`src/rtl/dap_swd_transfer_ctrl_pkg.sv`:
```
// Shared constants for the SWD transfer controller: sequencer command code,
// ACK codes and the controller state encoding.
package dap_swd_transfer_ctrl_pkg;

   localparam logic [3:0] SEQ_CMD_SWD_TRANSFER = 4'h3;

   localparam logic [2:0] DAP_ACK_OK    = 3'b001;
   localparam logic [2:0] DAP_ACK_WAIT  = 3'b010;
   localparam logic [2:0] DAP_ACK_FAULT = 3'b100;
   localparam logic [2:0] DAP_ACK_PERR  = 3'b111;
   localparam logic [2:0] DAP_ACK_NONE  = 3'b000;

   typedef enum logic [2:0] {
      ST_IDLE    = 3'd0,
      ST_ISSUE   = 3'd1,
      ST_RELEASE = 3'd2,
      ST_EVAL    = 3'd3,
      ST_RESP    = 3'd4
   } xfer_state_t;

   function automatic logic [15:0] mk_swd_cmd(input logic [3:0] ctrl);
      return {SEQ_CMD_SWD_TRANSFER, 8'h00, ctrl};
   endfunction

endpackage

```
`src/rtl/dap_swd_transfer_ctrl.sv`:
```
// Issues single SWD transfers to the serial sequencer, retries WAIT ACKs up to
// a programmed limit and returns one response per request.
module dap_swd_transfer_ctrl
   import dap_swd_transfer_ctrl_pkg::*;
#(
   parameter int TIMEOUT_CYCLES = 65535,
   parameter int RETRY_W        = 16
) (
   input  logic               clk,
   input  logic               resetn,
   input  logic [RETRY_W-1:0] cfg_wait_retry,
   input  logic               abort,
   input  logic               req_valid,
   output logic               req_ready,
   input  logic [3:0]         req_ctrl,
   input  logic [31:0]        req_wdata,
   output logic               rsp_valid,
   input  logic               rsp_ready,
   output logic [2:0]         rsp_ack,
   output logic [31:0]        rsp_rdata,
   output logic [RETRY_W-1:0] rsp_retries,
   output logic               seq_tx_valid,
   output logic [15:0]        seq_tx_cmd,
   output logic [63:0]        seq_tx_data,
   input  logic               seq_tx_full,
   input  logic               seq_rx_valid,
   input  logic [15:0]        seq_rx_flag,
   input  logic [63:0]        seq_rx_data
);

   localparam logic [31:0] WDOG_LAST = (TIMEOUT_CYCLES > 0) ? 32'(TIMEOUT_CYCLES - 1) : 32'd0;
   localparam bit          WDOG_EN   = (TIMEOUT_CYCLES > 0);

   xfer_state_t        state;
   logic               rx_prev;
   logic               rx_rise;
   logic [3:0]         ctrl_q;
   logic [RETRY_W-1:0] limit_q;
   logic [RETRY_W-1:0] retry_cnt;
   logic               abort_seen;
   logic [2:0]         ack_q;
   logic [31:0]        rdata_q;
   logic [31:0]        wdog;
   logic [2:0]         low_cnt;

   logic unused_ok;
   assign unused_ok = ^{seq_tx_full, seq_rx_flag[15:3], seq_rx_data[63:32]};

   assign rx_rise   = seq_rx_valid && !rx_prev;
   assign req_ready = (state == ST_IDLE) && !seq_rx_valid && resetn;

   always_ff @(posedge clk) begin
      if (!resetn) begin
         state        <= ST_IDLE;
         rx_prev      <= 1'b0;
         ctrl_q       <= '0;
         limit_q      <= '0;
         retry_cnt    <= '0;
         abort_seen   <= 1'b0;
         ack_q        <= DAP_ACK_NONE;
         rdata_q      <= '0;
         wdog         <= '0;
         low_cnt      <= '0;
         rsp_valid    <= 1'b0;
         rsp_ack      <= '0;
         rsp_rdata    <= '0;
         rsp_retries  <= '0;
         seq_tx_valid <= 1'b0;
         seq_tx_cmd   <= '0;
         seq_tx_data  <= '0;
      end else begin
         rx_prev <= seq_rx_valid;
         if (abort && state != ST_IDLE)
            abort_seen <= 1'b1;

         case (state)
            ST_IDLE: begin
               if (req_valid && req_ready) begin
                  ctrl_q       <= req_ctrl;
                  limit_q      <= cfg_wait_retry;
                  retry_cnt    <= '0;
                  abort_seen   <= 1'b0;
                  wdog         <= '0;
                  seq_tx_valid <= 1'b1;
                  seq_tx_cmd   <= mk_swd_cmd(req_ctrl);
                  seq_tx_data  <= {32'd0, req_wdata};
                  state        <= ST_ISSUE;
               end
            end

            ST_ISSUE: begin
               wdog <= wdog + 32'd1;
               // A real result wins over a watchdog expiry landing on the same cycle
               if (rx_rise) begin
                  ack_q        <= seq_rx_flag[2:0];
                  rdata_q      <= seq_rx_data[31:0];
                  seq_tx_valid <= 1'b0;
                  low_cnt      <= '0;
                  state        <= ST_RELEASE;
               end else if (WDOG_EN && wdog == WDOG_LAST) begin
                  ack_q        <= DAP_ACK_NONE;
                  rdata_q      <= '0;
                  seq_tx_valid <= 1'b0;
                  low_cnt      <= '0;
                  state        <= ST_RELEASE;
               end
            end

            ST_RELEASE: begin
               // Keep tx low long enough for the sequencer's synchroniser to see the fall
               if (low_cnt != 3'd7)
                  low_cnt <= low_cnt + 3'd1;
               if (!seq_rx_valid && low_cnt >= 3'd3)
                  state <= ST_EVAL;
            end

            ST_EVAL: begin
               if (ack_q == DAP_ACK_WAIT && !abort_seen && retry_cnt < limit_q) begin
                  if (retry_cnt != '1)
                     retry_cnt <= retry_cnt + 1'b1;
                  wdog         <= '0;
                  seq_tx_valid <= 1'b1;
                  state        <= ST_ISSUE;
               end else begin
                  rsp_valid   <= 1'b1;
                  rsp_ack     <= ack_q;
                  rsp_rdata   <= (ack_q == DAP_ACK_OK && ctrl_q[1]) ? rdata_q : 32'd0;
                  rsp_retries <= retry_cnt;
                  state       <= ST_RESP;
               end
            end

            ST_RESP: begin
               if (rsp_ready) begin
                  rsp_valid <= 1'b0;
                  state     <= ST_IDLE;
               end
            end

            default: state <= ST_IDLE;
         endcase
      end
   end

endmodule
```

§ **YOUR OBJECTIVE**:
Repeat each entry above exactly as shown.

§ **FINISHED EXERCISE**:
`src/rtl/dap_swd_transfer_ctrl_pkg.sv`:
```
// Shared constants for the SWD transfer controller: sequencer command code,
// ACK codes and the controller state encoding.
package dap_swd_transfer_ctrl_pkg;

   localparam logic [3:0] SEQ_CMD_SWD_TRANSFER = 4'h3;

   localparam logic [2:0] DAP_ACK_OK    = 3'b001;
   localparam logic [2:0] DAP_ACK_WAIT  = 3'b010;
   localparam logic [2:0] DAP_ACK_FAULT = 3'b100;
   localparam logic [2:0] DAP_ACK_PERR  = 3'b111;
   localparam logic [2:0] DAP_ACK_NONE  = 3'b000;

   typedef enum logic [2:0] {
      ST_IDLE    = 3'd0,
      ST_ISSUE   = 3'd1,
      ST_RELEASE = 3'd2,
      ST_EVAL    = 3'd3,
      ST_RESP    = 3'd4
   } xfer_state_t;

   function automatic logic [15:0] mk_swd_cmd(input logic [3:0] ctrl);
      return {SEQ_CMD_SWD_TRANSFER, 8'h00, ctrl};
   endfunction

endpackage

```
`src/rtl/dap_swd_transfer_ctrl.sv`:
```
// Issues single SWD transfers to the serial sequencer, retries WAIT ACKs up to
// a programmed limit and returns one response per request.
module dap_swd_transfer_ctrl
   import dap_swd_transfer_ctrl_pkg::*;
#(
   parameter int TIMEOUT_CYCLES = 65535,
   parameter int RETRY_W        = 16
) (
   input  logic               clk,
   input  logic               resetn,
   input  logic [RETRY_W-1:0] cfg_wait_retry,
   input  logic               abort,
   input  logic               req_valid,
   output logic               req_ready,
   input  logic [3:0]         req_ctrl,
   input  logic [31:0]        req_wdata,
   output logic               rsp_valid,
   input  logic               rsp_ready,
   output logic [2:0]         rsp_ack,
   output logic [31:0]        rsp_rdata,
   output logic [RETRY_W-1:0] rsp_retries,
   output logic               seq_tx_valid,
   output logic [15:0]        seq_tx_cmd,
   output logic [63:0]        seq_tx_data,
   input  logic               seq_tx_full,
   input  logic               seq_rx_valid,
   input  logic [15:0]        seq_rx_flag,
   input  logic [63:0]        seq_rx_data
);

   localparam logic [31:0] WDOG_LAST = (TIMEOUT_CYCLES > 0) ? 32'(TIMEOUT_CYCLES - 1) : 32'd0;
   localparam bit          WDOG_EN   = (TIMEOUT_CYCLES > 0);

   xfer_state_t        state;
   logic               rx_prev;
   logic               rx_rise;
   logic [3:0]         ctrl_q;
   logic [RETRY_W-1:0] limit_q;
   logic [RETRY_W-1:0] retry_cnt;
   logic               abort_seen;
   logic [2:0]         ack_q;
   logic [31:0]        rdata_q;
   logic [31:0]        wdog;
   logic [2:0]         low_cnt;

   logic unused_ok;
   assign unused_ok = ^{seq_tx_full, seq_rx_flag[15:3], seq_rx_data[63:32]};

   assign rx_rise   = seq_rx_valid && !rx_prev;
   assign req_ready = (state == ST_IDLE) && !seq_rx_valid && resetn;

   always_ff @(posedge clk) begin
      if (!resetn) begin
         state        <= ST_IDLE;
         rx_prev      <= 1'b0;
         ctrl_q       <= '0;
         limit_q      <= '0;
         retry_cnt    <= '0;
         abort_seen   <= 1'b0;
         ack_q        <= DAP_ACK_NONE;
         rdata_q      <= '0;
         wdog         <= '0;
         low_cnt      <= '0;
         rsp_valid    <= 1'b0;
         rsp_ack      <= '0;
         rsp_rdata    <= '0;
         rsp_retries  <= '0;
         seq_tx_valid <= 1'b0;
         seq_tx_cmd   <= '0;
         seq_tx_data  <= '0;
      end else begin
         rx_prev <= seq_rx_valid;
         if (abort && state != ST_IDLE)
            abort_seen <= 1'b1;

         case (state)
            ST_IDLE: begin
               if (req_valid && req_ready) begin
                  ctrl_q       <= req_ctrl;
                  limit_q      <= cfg_wait_retry;
                  retry_cnt    <= '0;
                  abort_seen   <= 1'b0;
                  wdog         <= '0;
                  seq_tx_valid <= 1'b1;
                  seq_tx_cmd   <= mk_swd_cmd(req_ctrl);
                  seq_tx_data  <= {32'd0, req_wdata};
                  state        <= ST_ISSUE;
               end
            end

            ST_ISSUE: begin
               wdog <= wdog + 32'd1;
               // A real result wins over a watchdog expiry landing on the same cycle
               if (rx_rise) begin
                  ack_q        <= seq_rx_flag[2:0];
                  rdata_q      <= seq_rx_data[31:0];
                  seq_tx_valid <= 1'b0;
                  low_cnt      <= '0;
                  state        <= ST_RELEASE;
               end else if (WDOG_EN && wdog == WDOG_LAST) begin
                  ack_q        <= DAP_ACK_NONE;
                  rdata_q      <= '0;
                  seq_tx_valid <= 1'b0;
                  low_cnt      <= '0;
                  state        <= ST_RELEASE;
               end
            end

            ST_RELEASE: begin
               // Keep tx low long enough for the sequencer's synchroniser to see the fall
               if (low_cnt != 3'd7)
                  low_cnt <= low_cnt + 3'd1;
               if (!seq_rx_valid && low_cnt >= 3'd3)
                  state <= ST_EVAL;
            end

            ST_EVAL: begin
               if (ack_q == DAP_ACK_WAIT && !abort_seen && retry_cnt < limit_q) begin
                  if (retry_cnt != '1)
                     retry_cnt <= retry_cnt + 1'b1;
                  wdog         <= '0;
                  seq_tx_valid <= 1'b1;
                  state        <= ST_ISSUE;
               end else begin
                  rsp_valid   <= 1'b1;
                  rsp_ack     <= ack_q;
                  rsp_rdata   <= (ack_q == DAP_ACK_OK && ctrl_q[1]) ? rdata_q : 32'd0;
                  rsp_retries <= retry_cnt;
                  state       <= ST_RESP;
               end
            end

            ST_RESP: begin
               if (rsp_ready) begin
                  rsp_valid <= 1'b0;
                  state     <= ST_IDLE;
               end
            end

            default: state <= ST_IDLE;
         endcase
      end
   end

endmodule
```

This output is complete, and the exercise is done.